Background: Our aim was to develop a rating scale to assess the therapeutic validity of therapeutic exercise programmes. By use of this rating scale we investigated the therapeutic validity of therapeutic exercise in patients awaiting primary total joint replacement (TJR). Finally, we studied the association between therapeutic validity of preoperative therapeutic exercise and its effectiveness in terms of postoperative functional recovery.
Methods: (Quasi) randomised clinical trials on preoperative therapeutic exercise in adults awaiting TJR on postoperative recovery of functioning within three months after surgery were identified through database and reference screening. Two reviewers extracted data and assessed the risk of bias and therapeutic validity. Therapeutic validity of the interventions was assessed with a nine-itemed, expert-based rating scale (scores range from 0 to 9; score ≥6 reflecting therapeutic validity), developed in a four-round Delphi study. Effects were pooled using a random-effects model and meta-regression was used to study the influence of therapeutic validity.
Results: Of the 7,492 articles retrieved, 12 studies (737 patients) were included. None of the included studies demonstrated therapeutic validity and two demonstrated low risk of bias. Therapeutic exercise was not associated with 1) observed functional recovery during the hospital stay (Standardised Mean Difference [SMD]: -1.19; 95%-confidence interval [CI], -2.46 to 0.08); 2) observed recovery within three months of surgery (SMD: -0.15; 95%-CI, -0.42 to 0.12); and 3) self-reported recovery within three months of surgery (SMD -0.07; 95%-CI, -0.35 to 0.21) compared with control participants. Meta-regression showed no statistically significant relationship between therapeutic validity and pooled-effects.

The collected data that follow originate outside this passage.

[config.mk]
export PLATFORM = sky130hd
export DESIGN_NAME = bcd_serial_add_ctrl_flat
export DESIGN_NICKNAME = d
export VERILOG_FILES = /design/src/rtl/bcd_serial_add_ctrl_if.sv /design/src/rtl/bcd_serial_add_ctrl.sv /design/src/flat_wrapper.sv
export SDC_FILE = /design/constraint.sdc
export NUM_CORES = 1
export LEC_CHECK = 0
export ABC_AREA = 1
export BUFFER_PORTS_ARGS = -buffer_cell sky130_fd_sc_hd__buf_2
export CAP_MARGIN = 30
export CORE_UTILIZATION = 52
export DETAILED_ROUTE_END_ITERATION = 12
export PLACE_DENSITY = 0.79
export SLEW_MARGIN = 20
export SYNTH_ARGS = -nofsm -noshare
export SYNTH_HDL_FRONTEND = slang
export SYNTH_SLANG_ARGS = --single-unit
[constraint.sdc]
create_clock -name clk -period 1.6 [get_ports clk]
set_input_delay 0.32 -clock clk [delete_from_list [all_inputs] [get_ports clk]]
set_output_delay 0.32 -clock clk [all_outputs]
set_load 0.1 [all_outputs]
[src/rtl/bcd_serial_add_ctrl_if.sv]
// Bundle between the operand source, the serial BCD add controller and the
// shared external digit adder.
interface bcd_serial_add_ctrl_if #(
    parameter int unsigned DIGITS = 4
);
    localparam int unsigned W = 4 * DIGITS;

    logic         start;
    logic [W-1:0] op_a;
    logic [W-1:0] op_b;
    logic         cin;
    logic         busy;
    logic         done;
    logic [W-1:0] sum;
    logic         cout;
    logic         err;
    logic [3:0]   add_a;
    logic [3:0]   add_b;
    logic         add_ci;
    logic [3:0]   add_result;
    logic         add_cout;

    // Environment side: operand source plus the external digit adder.
    modport master (
        output start, op_a, op_b, cin, add_result, add_cout,
        input  busy, done, sum, cout, err, add_a, add_b, add_ci
    );

    modport slave (
        input  start, op_a, op_b, cin, add_result, add_cout,
        output busy, done, sum, cout, err, add_a, add_b, add_ci
    );
endinterface

[src/rtl/bcd_serial_add_ctrl.sv]
// Multi-digit packed-BCD adder sequencer: feeds one digit pair per clock to a
// shared external BCD digit adder, LSD first, and assembles the sum.
module bcd_serial_add_ctrl #(
    parameter int unsigned DIGITS = 4
) (
    input logic                  clk,
    input logic                  rst_n,
    bcd_serial_add_ctrl_if.slave bus
);
    localparam int unsigned W     = 4 * DIGITS;
    localparam int unsigned CNT_W = (DIGITS > 1) ? $clog2(DIGITS) : 1;

    typedef enum logic [1:0] {
        S_IDLE = 2'd0,
        S_RUN  = 2'd1,
        S_DONE = 2'd2
    } state_e;

    state_e           state_q;
    logic [W-1:0]     a_q;
    logic [W-1:0]     b_q;
    logic [W-1:0]     sum_q;
    logic [CNT_W-1:0] cnt_q;
    logic             carry_q;
    logic             busy_q;
    logic             done_q;
    logic             cout_q;
    logic             err_q;
    logic             bad_c;

    // Any operand digit above 9 rejects the request.
    always_comb begin
        bad_c = 1'b0;
        for (int unsigned i = 0; i < DIGITS; i++) begin
            if ((bus.op_a[4*i +: 4] > 4'd9) || (bus.op_b[4*i +: 4] > 4'd9)) begin
                bad_c = 1'b1;
            end
        end
    end

    // Sequencer. Shift registers fill with zeros and the carry is cleared on
    // completion, so the adder inputs read as 0 whenever not in RUN.
    always_ff @(posedge clk or negedge rst_n) begin
        if (!rst_n) begin
            state_q <= S_IDLE;
            a_q     <= '0;
            b_q     <= '0;
            sum_q   <= '0;
            cnt_q   <= '0;
            carry_q <= 1'b0;
            busy_q  <= 1'b0;
            done_q  <= 1'b0;
            cout_q  <= 1'b0;
            err_q   <= 1'b0;
        end else begin
            done_q <= 1'b0;
            case (state_q)
                S_RUN: begin
                    sum_q   <= (sum_q >> 4) | (W'(bus.add_result) << (W - 4));
                    a_q     <= a_q >> 4;
                    b_q     <= b_q >> 4;
                    carry_q <= bus.add_cout;
                    cnt_q   <= cnt_q + CNT_W'(1);
                    if (cnt_q == CNT_W'(DIGITS - 1)) begin
                        cout_q  <= bus.add_cout;
                        carry_q <= 1'b0;
                        busy_q  <= 1'b0;
                        done_q  <= 1'b1;
                        state_q <= S_DONE;
                    end
                end
                default: begin
                    // The edge ending the done cycle can already take a new start.
                    if (state_q == S_DONE) begin
                        state_q <= S_IDLE;
                    end
                    if (bus.start) begin
                        cnt_q  <= '0;
                        sum_q  <= '0;
                        cout_q <= 1'b0;
                        if (bad_c) begin
                            err_q   <= 1'b1;
                            done_q  <= 1'b1;
                            a_q     <= '0;
                            b_q     <= '0;
                            carry_q <= 1'b0;
                            state_q <= S_DONE;
                        end else begin
                            err_q   <= 1'b0;
                            a_q     <= bus.op_a;
                            b_q     <= bus.op_b;
                            carry_q <= bus.cin;
                            busy_q  <= 1'b1;
                            state_q <= S_RUN;
                        end
                    end
                end
            endcase
        end
    end

    assign bus.busy   = busy_q;
    assign bus.done   = done_q;
    assign bus.sum    = sum_q;
    assign bus.cout   = cout_q;
    assign bus.err    = err_q;
    assign bus.add_a  = a_q[3:0];
    assign bus.add_b  = b_q[3:0];
    assign bus.add_ci = carry_q;
endmodule
**config.mk**
```make
export PLATFORM = sky130hd
export DESIGN_NAME = sha1_compress
export DESIGN_NICKNAME = d
export VERILOG_FILES = /design/src/rtl/sha1_pkg.sv /design/src/rtl/sha1_wsched.sv /design/src/rtl/sha1_compress.sv
export SDC_FILE = /design/constraint.sdc
export NUM_CORES = 2
export LEC_CHECK = 0
export BUFFER_PORTS_ARGS = -buffer_cell sky130_fd_sc_hd__buf_4
export CORE_MARGIN = 2
export CORE_UTILIZATION = 50
export CTS_CLUSTER_DIAMETER = 80
export CTS_CLUSTER_SIZE = 12
export DETAILED_ROUTE_END_ITERATION = 12
export PLACE_DENSITY = 0.76
export SLEW_MARGIN = 0
export SYNTH_ARGS = -nofsm -noshare
export SYNTH_HDL_FRONTEND = slang
export SYNTH_SLANG_ARGS = --single-unit
```
**constraint.sdc**
```tcl
create_clock -name clk -period 83.8 [get_ports clk]
set_input_delay 4.19 -clock clk [delete_from_list [all_inputs] [get_ports clk]]
set_output_delay 4.19 -clock clk [all_outputs]
set_load 0.02 [all_outputs]
```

Conclusion: Preoperative therapeutic exercise for TJR did not demonstrate beneficial effects on postoperative functional recovery. However, poor therapeutic validity of the therapeutic exercise programmes may have hampered potentially beneficial effects, since none of the studies met the predetermined quality criteria. Future review studies on therapeutic exercise should address therapeutic validity.